Light creator work. The 6900HX is not the 8845HS — it’s a generation behind, with no NPU, and capped power. Lightroom and Photoshop are comfortable. Premiere 1080p edits work. 4K video editing is feasible but slow.
This is not a gaming mini PC. Beelink markets it as an office machine and reviews are unanimous on the point: the 35 W power cap means the Radeon 680M underperforms what the same chip can do in a SER6 Pro or in a laptop without the cap. esports titles run at 1080p Low. AAA gaming is not in scope.
Build and connectivity
The chassis is 125 × 125 × 50 mm, plastic on the top and sides, metal on the bottom. At about 535 g it’s lighter than the SER8, partly because the cooling solution is simpler.
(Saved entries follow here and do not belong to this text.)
==> flow/design.v <==
module multiplier_logic (
    input  wire        clk,
    input  wire        rst_n,
    input  wire [15:0] a,
    input  wire [15:0] b,
    output reg  [31:0] y
);
     reg[15:0] a_r1,a_r2,a_r3;
     reg[15:0] b_r1,b_r2,b_r3;
    wire [31:0] pp [0:15];
    assign pp[0] = b[0] ? (a << 0) : 32'd0;
    assign pp[1] = b[1] ? (a << 1) : 32'd0;
    assign pp[2] = b[2] ? (a << 2) : 32'd0;
    assign pp[3] = b[3] ? (a << 3) : 32'd0;
    assign pp[4] = b[4] ? (a << 4) : 32'd0;
    assign pp[5] = b[5] ? (a << 5) : 32'd0;
    assign pp[6] = b[6] ? (a << 6) : 32'd0;
    assign pp[7] = b[7] ? (a << 7) : 32'd0;
	 assign pp[8] = b[8] ? (a << 8) : 32'd0;
    assign pp[9] = b[9] ? (a << 9) : 32'd0;
    assign pp[10] = b[10] ? (a << 10) : 32'd0;
    assign pp[11] = b[11] ? (a << 11) : 32'd0;
    assign pp[12] = b[12] ? (a << 12) : 32'd0;
	 assign pp[13] = b[13] ? (a << 13) : 32'd0;
    assign pp[14] = b[14] ? (a << 14) : 32'd0;
    assign pp[15] = b[15] ? (a << 15) : 32'd0;
	 reg [31:0] s1_0, s1_1, s1_2, s1_3, s1_4, s1_5, s1_6, s1_7;
    reg [31:0] s2_0, s2_1, s2_2, s2_3;
    reg [31:0] s3_0, s3_1;
    reg [31:0] s4;
    always @(posedge clk) begin
        if (!rst_n) begin
		  a_r1 <= 32'd0;a_r2 <= 32'd0;a_r3<= 32'd0;
		  b_r1 <= 32'd0;b_r2 <= 32'd0;b_r3<= 32'd0;
		      s1_0 <= 32'd0;
				s1_1 <= 32'd0;
				s1_2 <= 32'd0;
				s1_3 <= 32'd0;
				s1_4 <= 32'd0;
				s1_5 <= 32'd0;
				s1_6 <= 32'd0;
				s1_7 <= 32'd0;
				s2_0 <= 32'd0;
				s2_1 <= 32'd0;
				s2_2 <= 32'd0;
				s2_3 <= 32'd0;
				s3_0 <= 32'd0;
				s3_1 <= 32'd0;
            y  <= 32'd0;
            s4 <= 32'd0;
        end else begin
		     a_r1<=a;
           a_r2<=a_r1; 
           a_r3<=a_r2; 
			  b_r1<=b;
			  b_r2<=b_r1;
			  b_r3<=b_r2;
            s1_0 <= pp[0] + pp[1];
            s1_1 <= pp[2] + pp[3];
            s1_2 <= pp[4] + pp[5];
            s1_3 <= pp[6] + pp[7];
            s1_4 <= pp[8] + pp[9];
            s1_5 <= pp[10] + pp[11];
            s1_6 <= pp[12] + pp[13];
            s1_7 <= pp[14] + pp[15];
            s2_0 <= s1_0 + s1_1;
            s2_1 <= s1_2 + s1_3;
            s2_2 <= s1_4 + s1_5;
            s2_3 <= s1_6 + s1_7;
				s3_0  <= s2_0 + s2_1;
				s3_1  <= s2_2 + s2_3;
				s4    <= s3_0 + s3_1; 
            y  <= s4;
        end
    end
endmodule
==> flow/run.sh <==
#!/bin/bash
# the make line also repeats each setting of config.mk as NAME=value (left out here)
make -C /OpenROAD-flow-scripts/flow DESIGN_CONFIG=/design/flow/config.mk WORK_HOME=/design/flow/orfs CLKGATE_MAP_FILE= finish
==> flow/config.mk <==
export PLATFORM = sky130hd
export DESIGN_NAME = multiplier_logic
export DESIGN_NICKNAME = multiplier_logic
export VERILOG_FILES = /design/flow/design.v
export SDC_FILE = /design/flow/constraint.sdc
export NUM_CORES = 4
export LEC_CHECK = 0
export ABC_AREA = 0
export CAP_MARGIN = 20
export CORE_ASPECT_RATIO = 1.72
export CORE_MARGIN = 2
export CORE_UTILIZATION = 37
export CTS_CLUSTER_DIAMETER = 57
export CTS_CLUSTER_SIZE = 38
export GPL_TIMING_DRIVEN = 0
export MAX_ROUTING_LAYER = met5
export MIN_ROUTING_LAYER = met1
export PLACE_DENSITY_LB_ADDON = 0.1
export SETUP_SLACK_MARGIN = 0.45
export SLEW_MARGIN = 20
==> flow/constraint.sdc <==
create_clock -name core_clock -period 2.26 [get_ports {clk}]
set_input_delay 0.4520 -clock core_clock [delete_from_list [all_inputs] [get_ports {clk}]]
set_output_delay 0.4520 -clock core_clock [all_outputs]
set_load 0.01 [all_outputs]
==> results of run 1 <==
## cell type report
type / count / area, µm² / area share [%]
multi-input combinational: 1988 / 17700 / 59.4
sequential: 341 / 6910 / 23.2
timing repair buffer: 251 / 2350 / 7.90
tap: 754 / 943 / 3.17
buffer: 76 / 860 / 2.89
clock buffer: 25 / 551 / 1.85
inverter: 70 / 263 / 0.883
clock inverter: 13 / 215 / 0.723
antenna: 1 / 2.50 / 0.00841
## per-layer routing
| layer | global-route usage, % | wire length (µm) | up-vias | share of wire (%) |
|---|---|---|---|---|
| met2 | 46.6 | 39000 | 326 | 54 |
| li1 | - | - | 9138 | - |
| met4 | 12.3 | 4100 | 0 | 5.7 |
| met1 | 25.3 | 27300 | 9022 | 38 |
| met3 | 1.87 | 1550 | 128 | 2.2 |
| met5 | 0 | 0 | - | 0 |
## timing repair
action,4_1_cts,5_1_grt
gates cloned,1,0
setup buffers,129,55
resized,671,199
pin swaps,316,231
setup endpoints to repair,373,234
## stage by stage
step | setup slack [ns] | utilization [%] | cell area (µm²) | cells
4_1_cts | -0.134 | 50.6 | 28500 | 3462
3_5_place_dp | -1.81 | 43.3 | 24300 | 3294
6_report | -0.106 | 53.0 | 29800 | 3519
5_1_grt | -0.172 | 53.0 | 29800 | 3518
3_3_place_gp | -2.04 | 43.3 | 24300 | 3294
2_1_floorplan | -0.380 | - | 22700 | 2475
==> results.ini, run 1 <==
[outcome]
status = finished with violations
so_faults = negative setup slack

[worst_setup_path]
critPathCapture = s1_5[25]
critical_path_buf_inv_count = 4
slowest_stage = fa_2
end_kind = flop
cp.required_ns = 2.73
r2r-end = s3_0[22]
regToRegSetupSlack_ns = -0.09
crit_path_max_fanout = 7
start_kind = input pin
startpoint = a[1]
cpMostUsedCell = buf_12
worst_path_dominant_cell_family = AND-OR/OR-AND gates
reg2reg_depth = 10
slowest_delay_ns = 0.41
r2r_start = s2_1[4]
path_depth = 14
cp_cell_sequence = buf_12 > clkbuf_16 > buf_12 > and2_4 > ha_4 > fa_2 > a211oi_2 > o21bai_1 > a31oi_2 > o22ai_2 > o41ai_2 > buf_4 > xor2_2 > nor2_1
crit_type = input pin to flop
crit_arrival_ns = 2.84

[floorplan]
fp_util_pct = 37.4
die_w_um = 186
io-pin-count = 66
die_y_um = 317
rows = 114
die_area_um2 = 58800
core_area_um2 = 56200

[synthesis]
postSynthSeqShare_pct = 32.5
syn_avg_cell_area_um2 = 8.49
yosys_register_bits = 341
synthMostInstantiatedCell = dfxtp_1
yosys.area_share.aoi_pct = 18.0
edf_count = 0
top_logic_kind = simple AND/OR/NAND/NOR gates
synthArstFlopShare_pct = 0
synth_nets = 2760
mux_area_share_pct = 0.619
ys.flop_type = dfxtp_1
synth_top_area_share_pct = 32.5
syn_inst = 2475
ys_sh_xor_pct = 7.21
ys_sh_adder_pct = 15.5
simple_gate_share_pct = 23.5
yosysCellCount = 2475
netlist_area_um2 = 21000
yosys_warnings = 1
top_cells_by_area = dfxtp_1 32%, ha_1 14%, and2_1 10%, nor2_1 4.8%, a21oi_1 4.3%
ys_types = 76
ys_area_um2 = 21000
synth_area_leader_cell = dfxtp_1
common_cells = 341 x dfxtp_1, 335 x and2_1, 271 x nor2_1, 236 x ha_1, 179 x a21oi_1

[global_routing]
grt_antenna_before_repair = 2
grt_pass1_wl_um = 107000
grt_max_degree = 34
grt_use_total_pct = 24.0
grt_pass1_vias = 18800
grt_overflow = 0

[cts]
path_clk_slew_ns = 0.11
cts_hold_buf = 0
cts_htree_levels = 1
root_buffer = clkbuf_16
numCtsBuffers = 21
cts_tree = done
clock_latency_ns = 0.57
clockBufferDepth = 3
cts.sinks = 341

[timing]
maxSlewHeadroom_pct = 53.0
hold_violations = 0
rsz0062_at_grt = yes
worst_pin_slew_ns = 0.704
finalCritPeriodShare_pct = 105
clock.fmax_mhz = 423
drv_slew = 0
finalSetupTns_ns = -0.674
finalWorstSetupSlack_ns = -0.106
setup_viol = 19
min_period_ns = 2.37
hold_ws_ns = 0.176
finClkSkew_ns = 0.0346

[pwr]
power_mw = 16.9
power.internal_mw = 11.2
seq_cell_power_mw = 6.97
ir_worst_vdd_mv = 0.418
p_switching_mw = 5.73
power_leader = registers
p_per_area_nw_per_um2 = 569
p_clk_mw = 4.44
switching_share_pct = 33.8
pwr-share-seq_pct = 41.2
p_clk_share_pct = 26.2
p_comb_mw = 5.53
pwr-share-comb_pct = 32.6
power.leakage_nw = 12.6

[run]
warning_count = 29
cap_violations = 0

[hold_path]
hold_depth = 2
hold_path_class = input pin to flop
holdPathEnd = s1_6[12]
min-delay-start = b[12]

[detailed_routing]
vias = 18600
dr.pass1.iters = 5
viasPerCell = 5.29
drcViolationCount = 0
first_iter_violations = 798
totalWireLength_um = 71900
antenna_left = 0
routedWlPerCell_um = 20.4

[place]
port_buffers = 65
finalWeightedCongestion = 0.911
hpwl_um = 53100

[finish]
syn_to_final_growth_pct = 41.6
fill_cells = 5159
nets = 3034

==> run 2: changes to the inputs <==
- ABC_AREA: 0 -> unset
- CORE_ASPECT_RATIO: 1.72 -> unset
- CORE_UTILIZATION: 37 -> 65
- CTS_CLUSTER_DIAMETER: 57 -> unset
- CTS_CLUSTER_SIZE: 38 -> unset
- GPL_TIMING_DRIVEN: 0 -> unset
- MAX_ROUTING_LAYER: met5 -> unset
- MIN_ROUTING_LAYER: met1 -> unset
- PLACE_DENSITY_LB_ADDON: 0.1 -> unset
- SETUP_SLACK_MARGIN: 0.45 -> unset
- clock period: 2.26 -> 4.13 ns (I/O delays scaled with it)
==> run 2 against run 1 <==
Effect of this change: now clean on timing, DRC and antenna; die size decreased by 43%; first-iteration DRC count increased by 67%; clock skew decreased by 0.015 ns; final cell count decreased by 15%; final area decreased by 21%; worst hold slack improved by 0.26 ns; power decreased by 45%; sequential power decreased by 46%; utilization increased by 21 points; largest power group unchanged; count of clock-buffer cells in the layout increased by 22; synthesized cell count unchanged; critical path type unchanged; register-to-register slack improved by 1.6 ns; highest routed layer is now met5.
==> results.ini, run 2 <==
[outcome]
status = complete, no violations

[detailed_routing]
routedWlPerCell_um = 17.4  ; -15%
viasPerCell = 5.91  ; +12%
first_iter_violations = 1334  ; +67%
vias = 17600  ; -5.3%
antenna_left = 0  ; unchanged
drcViolationCount = 0  ; unchanged
dr.pass1.iters = 6  ; +1
totalWireLength_um = 51800  ; -28%

[synthesis]
synth_top_area_share_pct = 32.5  ; unchanged
yosys_warnings = 1  ; unchanged
synth_area_leader_cell = dfxtp_1
top_logic_kind = simple AND/OR/NAND/NOR gates
top_cells_by_area = dfxtp_1 32%, ha_1 14%, and2_1 10%, nor2_1 4.8%, a21oi_1 4.3%
synthMostInstantiatedCell = dfxtp_1
synthArstFlopShare_pct = 0  ; unchanged
ys.flop_type = dfxtp_1
syn_inst = 2475  ; unchanged
mux_area_share_pct = 0.619  ; unchanged
syn_avg_cell_area_um2 = 8.49  ; unchanged
yosys_register_bits = 341  ; unchanged
netlist_area_um2 = 21000  ; unchanged
common_cells = 341 x dfxtp_1, 335 x and2_1, 271 x nor2_1, 236 x ha_1, 179 x a21oi_1
yosysCellCount = 2475  ; unchanged
ys_types = 76  ; unchanged
ys_sh_xor_pct = 7.21  ; unchanged
edf_count = 0  ; unchanged
yosys.area_share.aoi_pct = 18.0  ; unchanged
ys_area_um2 = 21000  ; unchanged
simple_gate_share_pct = 23.5  ; unchanged
ys_sh_adder_pct = 15.5  ; unchanged
postSynthSeqShare_pct = 32.5  ; unchanged
synth_nets = 2760  ; unchanged

[pwr]
p_comb_mw = 2.10  ; -62%
p_per_area_nw_per_um2 = 394  ; -31%
power.internal_mw = 6.62  ; -41%
p_clk_share_pct = 37.1  ; +11 points
seq_cell_power_mw = 3.74  ; -46%
pwr-share-seq_pct = 40.3  ; -0.9 points
ir_worst_vdd_mv = 0.283  ; -32%
pwr-share-comb_pct = 22.6  ; -10 points
p_clk_mw = 3.44  ; -23%
p_switching_mw = 2.66  ; -54%
power.leakage_nw = 10.7  ; -15%
power_leader = registers
switching_share_pct = 28.7  ; -5.2 points

[worst_setup_path]
r2r-end = s3_0[23]
startpoint = a[1]
crit_path_max_fanout = 12  ; +5
end_kind = flop
r2r_start = s2_0[7]
regToRegSetupSlack_ns = 1.52  ; +1.61 ns
cp_cell_sequence = clkdlybuf4s50_1 > buf_4 > and2_1 > ha_1 > fa_1 > a211oi_1 > o21bai_1 > a31oi_1 > o31ai_1 > o41ai_1 > o21ai_0 > and3_1
slowest_delay_ns = 0.45  ; +0.04 ns
worst_path_dominant_cell_family = AND-OR/OR-AND gates
path_depth = 12  ; -2
cp.required_ns = 4.55  ; +1.82 ns
crit_arrival_ns = 3.89  ; +1.05 ns
slowest_stage = clkdlybuf4s50_1
critical_path_buf_inv_count = 2  ; -2
start_kind = input pin
reg2reg_depth = 8  ; -2
critPathCapture = s1_6[29]
crit_type = input pin to flop

[run]
cap_violations = 0  ; unchanged
warning_count = 28  ; -3.4%

[timing]
hold_violations = 0  ; unchanged
min_period_ns = 3.46
finalCritPeriodShare_pct = 83.8  ; -21 points
maxSlewHeadroom_pct = 46.0  ; -7.0 points
clock.fmax_mhz = 289
finalSetupTns_ns = 0  ; +0.674 ns
hold_ws_ns = 0.432  ; +0.256 ns
rsz0062_at_grt = no
setup_viol = 0  ; -19
worst_pin_slew_ns = 0.810  ; +0.105 ns
finClkSkew_ns = 0.0194  ; -0.0152 ns
drv_slew = 0  ; unchanged

[place]
hpwl_um = 38300  ; -28%
port_buffers = 65  ; unchanged
dpl-instance-area_um2 = 22300  ; -8.4%
finalWeightedCongestion = 0.904  ; -0.77%

[finish]
nets = 2835  ; -6.6%
final_area_um2 = 23600  ; -21%
syn_to_final_growth_pct = 12.1
fill_cells = 2360  ; -54%

[cts]
root_buffer = clkbuf_16
cts_hold_buf = 0  ; unchanged
path_clk_slew_ns = 0.06  ; -0.05 ns
numCtsBuffers = 36  ; +71%
cts_htree_levels = 2  ; +1
clockBufferDepth = 3  ; unchanged
cts_tree = done
cts.sinks = 341  ; unchanged
post_cts_buffers = 0  ; -100%
clock_latency_ns = 0.54  ; -0.03 ns
ctsResizeCount = 0  ; -100%

[floorplan]
core_area_um2 = 31700  ; -44%
die_y_um = 184  ; -42%
io-pin-count = 66  ; unchanged
die_area_um2 = 33800  ; -43%
die_w_um = 184  ; -1.0%
fp_util_pct = 66.3  ; +29 points
rows = 65  ; -43%

[global_routing]
grt_max_degree = 100  ; +190%
grt_use_total_pct = 31.2  ; +7.2 points
grt_overflow = 0  ; unchanged
grt_pass1_wl_um = 84600  ; -21%
grt_antenna_before_repair = 6  ; +4
grt_pass1_vias = 17200  ; -8.5%

[hold_path]
holdPathEnd = y[16]
hold_depth = 1  ; -1
hold_path_class = flop to flop
min-delay-start = s4[16]

run 2: layout make-up:
| type | count | area, µm² | area share [%] |
|---|---|---|---|
| clock inverter | 17 | 305 | 1.30 |
| inverter | 70 | 268 | 1.14 |
| clock buffer | 47 | 972 | 4.13 |
| timing repair buffer | 113 | 1050 | 4.44 |
| antenna | 5 | 12.5 | 0.0531 |
| multi-input combinational | 1988 | 13600 | 57.8 |
| sequential | 341 | 6830 | 29.0 |
| tap | 402 | 503 | 2.13 |
run 2: layer usage:
| metal | up-vias | routed length, µm | global-route usage (%) |
|---|---|---|---|
| li1 | 8779 | - | - |
| met1 | 8227 | 22300 | 38.0 |
| met2 | 488 | 24300 | 54.3 |
| met3 | 124 | 2940 | 4.73 |
| met4 | 2 | 2180 | 14.0 |
| met5 | - | 11 | 0 |
run 2: through the flow:
stage	worst slack, ns	instances	total power, mW	util, %
2_1_floorplan	0.903	2475	5.28	-
3_3_place_gp	0.249	2914	5.80	70.2
6_report	0.667	2983	9.28	74.3
5_1_grt	0.439	2978	9.73	74.2
4_1_cts	0.722	2978	9.31	74.2
3_5_place_dp	0.205	2914	5.86	70.2
==> run 3: changes to the inputs <==
- CORE_UTILIZATION: 65 -> 66
- SETUP_SLACK_MARGIN: unset -> 0.69
- clock period: 4.13 -> 2.69 ns (I/O delays scaled with it)
==> run 3 against run 2 <==
Effect of this change: the run now fails in global routing; die size fell by 1.5%; synthesized cell count did not move; synthesized area did not move.
==> results.ini, run 3 <==
[synthesis]
synth_top_area_share_pct = 32.5  ; unchanged
top_logic_kind = simple AND/OR/NAND/NOR gates
yosys.area_share.aoi_pct = 18.0  ; unchanged
synthArstFlopShare_pct = 0  ; unchanged
yosys_register_bits = 341  ; unchanged
syn_inst = 2475  ; unchanged
ys_types = 76  ; unchanged
mux_area_share_pct = 0.619  ; unchanged
synthMostInstantiatedCell = dfxtp_1
syn_avg_cell_area_um2 = 8.49  ; unchanged
ys_sh_adder_pct = 15.5  ; unchanged
synth_area_leader_cell = dfxtp_1
ys_sh_xor_pct = 7.21  ; unchanged
netlist_area_um2 = 21000  ; unchanged
ys_area_um2 = 21000  ; unchanged
synth_nets = 2760  ; unchanged
top_cells_by_area = dfxtp_1 32%, ha_1 14%, and2_1 10%, nor2_1 4.8%, a21oi_1 4.3%
yosys_warnings = 1  ; unchanged
ys.flop_type = dfxtp_1
simple_gate_share_pct = 23.5  ; unchanged
common_cells = 341 x dfxtp_1, 335 x and2_1, 271 x nor2_1, 236 x ha_1, 179 x a21oi_1
yosysCellCount = 2475  ; unchanged
postSynthSeqShare_pct = 32.5  ; unchanged
edf_count = 0  ; unchanged

[floorplan]
fp_util_pct = 66.8  ; +0.51 points
die_w_um = 182  ; -0.75%
io-pin-count = 66  ; unchanged
die_y_um = 182  ; -0.75%
rows = 65  ; unchanged
die_area_um2 = 33300  ; -1.5%
core_area_um2 = 31500  ; -0.77%

[cts]
numCtsBuffers = 35  ; -2.8%
root_buffer = clkbuf_16
clockBufferDepth = 3  ; unchanged
cts_htree_levels = 2  ; unchanged
cts.sinks = 341  ; unchanged
cts_hold_buf = 0  ; unchanged

[outcome]
flow.stopped_at = global routing
firstError = [ERROR GRT-0232] Routing congestion too high. Check the congestion heatmap in the GUI.
status = did not finish

[place]
placed_cells = 3196  ; +9.7%
port_buffers = 65  ; unchanged
finalWeightedCongestion = 0.947  ; +4.8%
hpwl_um = 46200  ; +21%

[global_routing]
grt_use_total_pct = 105
grt_overflow = 3843

==> run 3: stage by stage <==
step	util (%)	power [mW]	cell area [µm²]	setup TNS, ns	setup WS, ns
after floorplan	-	8.36	22500	-0.0798	-0.0357
after global placement	81.3	9.55	25600	-31.34	-0.601
after detailed placement	81.3	9.70	25600	-37.25	-0.642
after CTS	91.4	15.4	28800	0	0.279
==> run 3: what timing repair did <==
action                     4_1_cts
setup buffers                   88
pin swaps                      237
gates cloned                     3
gates resized                  380
setup endpoints to repair      183
==> run 3: metal layers <==
metal | GRT overflow | track usage, %
met5 | 6 | 36.3
met4 | 850 | 123
met3 | 36 | 74.7
met2 | 2916 | 143
met1 | 35 | 91.0
==> run 4: changes to the inputs <==
- CAP_MARGIN: 20 -> 40
- CELL_PAD_IN_SITES_GLOBAL_PLACEMENT: unset -> 1
- CORE_ASPECT_RATIO: unset -> 0.58
- CORE_UTILIZATION: 66 -> 30
- CTS_CLUSTER_DIAMETER: unset -> 243
- GPL_TIMING_DRIVEN: unset -> 0
- HOLD_SLACK_MARGIN: unset -> 0.13
- MIN_ROUTING_LAYER: unset -> met1
- PLACE_DENSITY_LB_ADDON: unset -> 0.29
- SETUP_SLACK_MARGIN: 0.69 -> unset
- SLEW_MARGIN: 20 -> 40
- TNS_END_PERCENT: unset -> 100
- clock period: 2.69 -> 4.96 ns (I/O delays scaled with it)
==> run 4 against run 3 <==
Effect of this change: now clean on timing, DRC and antenna; die size is 120% higher; synthesized cell count stayed put; synthesized area stayed put.
==> results.ini, run 4 <==
[outcome]
status = complete, no violations

[cts]
clockBufferDepth = 3  ; unchanged
root_buffer = clkbuf_16
numCtsBuffers = 36  ; +2.9%
cts_hold_buf = 0  ; unchanged
cts_tree = done
cts.sinks = 341  ; unchanged
cts_htree_levels = 2  ; unchanged
clock_latency_ns = 0.54
path_clk_slew_ns = 0.06

[synthesis]
mux_area_share_pct = 0.619  ; unchanged
postSynthSeqShare_pct = 32.5  ; unchanged
ys_area_um2 = 21000  ; unchanged
netlist_area_um2 = 21000  ; unchanged
yosys_register_bits = 341  ; unchanged
ys_types = 76  ; unchanged
syn_avg_cell_area_um2 = 8.49  ; unchanged
top_logic_kind = simple AND/OR/NAND/NOR gates
synth_top_area_share_pct = 32.5  ; unchanged
top_cells_by_area = dfxtp_1 32%, ha_1 14%, and2_1 10%, nor2_1 4.8%, a21oi_1 4.3%
common_cells = 341 x dfxtp_1, 335 x and2_1, 271 x nor2_1, 236 x ha_1, 179 x a21oi_1
ys_sh_xor_pct = 7.21  ; unchanged
edf_count = 0  ; unchanged
yosysCellCount = 2475  ; unchanged
synthArstFlopShare_pct = 0  ; unchanged
yosys.area_share.aoi_pct = 18.0  ; unchanged
simple_gate_share_pct = 23.5  ; unchanged
yosys_warnings = 1  ; unchanged
synthMostInstantiatedCell = dfxtp_1
ys.flop_type = dfxtp_1
ys_sh_adder_pct = 15.5  ; unchanged
synth_nets = 2760  ; unchanged
syn_inst = 2475  ; unchanged
synth_area_leader_cell = dfxtp_1

[global_routing]
grt_pass1_wl_um = 107000
grt_use_total_pct = 19.7
grt_pass1_vias = 17200
grt_overflow = 0
grt_max_degree = 15
grt_antenna_before_repair = 14

[worst_setup_path]
reg2reg_depth = 8
path_depth = 11
crit_arrival_ns = 4.93
crit_path_max_fanout = 10
cp_cell_sequence = clkdlybuf4s50_1 > clkbuf_1 > and2_1 > ha_1 > fa_1 > a211oi_1 > o21bai_1 > a31oi_1 > o22ai_1 > o41ai_2 > o21ai_0
startpoint = a[1]
worst_path_dominant_cell_family = AND-OR/OR-AND gates
slowest_stage = clkdlybuf4s50_1
r2r-end = s2_2[25]
start_kind = input pin
r2r_start = s1_4[11]
critical_path_buf_inv_count = 2
critPathCapture = s1_5[27]
cp.required_ns = 5.27
crit_type = input pin to flop
slowest_delay_ns = 0.73
end_kind = flop
regToRegSetupSlack_ns = 1.98

[detailed_routing]
met3_wirelength_um = 4530
dr.pass1.iters = 7
totalWireLength_um = 70700
antenna_left = 0
maxUsedRoutingLayer = met4
drcViolationCount = 0
viasPerCell = 5.06
first_iter_violations = 1440
met1Wirelength_um = 39300
routedWlPerCell_um = 20.0
vias = 17900
dr_wl_met2_um = 26000

[timing]
hold_ws_ns = 0.416
setup_viol = 0
drv_slew = 0
maxSlewHeadroom_pct = 46.2
worst_pin_slew_ns = 0.807
min_period_ns = 4.62
finalWorstSetupSlack_ns = 0.343
finClkSkew_ns = 0.0212
rsz0062_at_grt = no
hold_violations = 0
clock.fmax_mhz = 217
finalCritPeriodShare_pct = 93.1

[finish]
syn_to_final_growth_pct = 14.6
nets = 2864
fill_cells = 7144
final_area_um2 = 24100

[floorplan]
core_area_um2 = 68900  ; +120%
rows = 73  ; +12%
die_area_um2 = 72300  ; +120%
io-pin-count = 66  ; unchanged
die_y_um = 206  ; +13%
fp_util_pct = 30.5  ; -36 points
die_w_um = 352  ; +93%

[place]
port_buffers = 65  ; unchanged
post-place-ws_ns = -0.302  ; +0.340 ns
hpwl_um = 56400  ; +22%
finalWeightedCongestion = 0.882  ; -6.9%
dpl-instance-area_um2 = 22900  ; -11%

[pwr]
ir_worst_vdd_mv = 0.200
power_mw = 7.72
p_per_area_nw_per_um2 = 320
switching_share_pct = 30.9
p_clk_share_pct = 35.2
p_clk_mw = 2.72
p_switching_mw = 2.39
p_comb_mw = 1.89
power.internal_mw = 5.33
seq_cell_power_mw = 3.12
power.leakage_nw = 10.6
pwr-share-seq_pct = 40.4
pwr-share-comb_pct = 24.4
power_leader = registers

[hold_path]
min-delay-start = s2_2[8]
hold_depth = 1
holdPathEnd = s3_1[8]
hold_path_class = flop to flop

[run]
cap_violations = 0
warning_count = 26

## run 4: timing repair
| item | CTS | global route |
|---|---|---|
| endpoints found under the setup margin | 0 | 1 |
| gates resized | 0 | 1 |
| buffers inserted | 0 | 0 |
| hold endpoints to repair | 0 | 0 |
## run 4: through the flow
stage               util [%]  setup TNS (ns)  instances
detailed placement      33.2          -0.514       3478
CTS                     35.0               0       3542
finish                  35.0               0       3543
global route            35.0               0       3542
floorplan                  -               0       2475
global placement        33.2          -0.502       3477
## run 4: area by class of cell
class,instances,area (µm²),area share [%]
Antenna cell,1,2.50,0.0104
Buffer,76,322,1.34
Clock buffer,51,1090,4.53
Clock inverter,13,115,0.478
Inverter,70,263,1.09
Multi-Input combinational cell,1988,13600,56.6
Sequential cell,341,6830,28.3
Tap cell,937,1170,4.87
Timing Repair Buffer,66,657,2.73
## run 4: routing by layer
layer | global-route usage (%) | vias up
met3 | 3.44 | 68
met4 | 3.08 | 0
met5 | 0 | -
li1 | - | 8851
met1 | 31.9 | 8491
met2 | 26.5 | 507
The integrated PSU is the structural difference that defines the product.
Ports:
- USB-C ×1 (data only, no Thunderbolt or USB4)
- USB-A 3.2 Gen 2 ×3
- USB-A 2.0 ×1
- HDMI 2.0 ×2, DisplayPort 1.4 ×1 — supports up to four 4K displays
- 1 GbE Ethernet ×2 (dual LAN, but Gigabit only — not 2.5 GbE)
- 3.5 mm combo jack
- C8 figure-eight power inlet
Wi-Fi 6 and Bluetooth 5.2 on a Mediatek module. No Wi-Fi 6E. No Thunderbolt or USB4.
Memory, storage, and upgrades
The retail configuration ships with a single 24 GB DDR5-4800 SODIMM and a 1 TB PCIe 4.0 NVMe SSD. The 24 GB single-stick configuration runs in single-channel mode by default, which is the EQR6’s most-discussed quirk — it costs the iGPU meaningful gaming performance and leaves dual-channel memory bandwidth on the table for productivity. Adding a second SODIMM (to 48 GB or 64 GB total) restores dual-channel and is the single best upgrade the unit accepts.
Both M.2 slots are accessible. The bottom panel comes off with four screws.
Pricing and where to buy
The 24 GB / 1 TB Ryzen 9 6900HX configuration sits at around $389–$449 on Amazon depending on coupon stacks. NotebookCheck has tracked the unit at its lowest-ever Amazon price of around $379. Direct from Beelink the same configuration runs about $469.
The Ryzen 7 7735HS variant (similar Zen 3+ silicon) is sometimes priced lower, around $339, and is functionally close enough that the choice usually comes down to whichever has the better coupon at checkout.
Warranty is one year through Beelink and Amazon.
What we’d flag
- Single-channel 24 GB out of the box is the unit’s biggest quirk. Almost every reviewer flags it. Plan to add a second SODIMM if you want the iGPU to perform.
- 35–45 W power cap keeps the unit cool and quiet but caps the 6900HX well below its 54 W laptop tier. If you want the chip’s full performance, this is not the chassis.
- Last-generation silicon. The 6900HX is a 2022 part. Single-thread performance trails the 8845HS by ~15–20%. That’s the trade for the price point.
- No USB4, no Thunderbolt, no 2.5 GbE. This is a 2024-class chassis at a 2024-class price. Don’t expect 2026 connectivity.
- No NPU. Copilot+ features and AI PC branding don’t apply. If you specifically want local NPU acceleration, the SER8 (16 TOPS) or GTi14 (34.5 TOPS combined) is the unit you want.
Verdict
The EQR6 is not the most exciting mini PC Beelink sells. It is, on the merits, one of the most useful. The integrated PSU eliminates the single ugliest piece of cable management in any mini-PC setup, the 6900HX is more than enough chip for an office, and the price hovers near $389 with regular coupons. For anyone shopping a quiet, clean-looking second machine for a desk, a parent’s house, or a small business, it’s a sensible default.
The single-channel-RAM caveat is real — buy a second SODIMM at the same time. With that one fix, the EQR6 is a quietly excellent office desktop.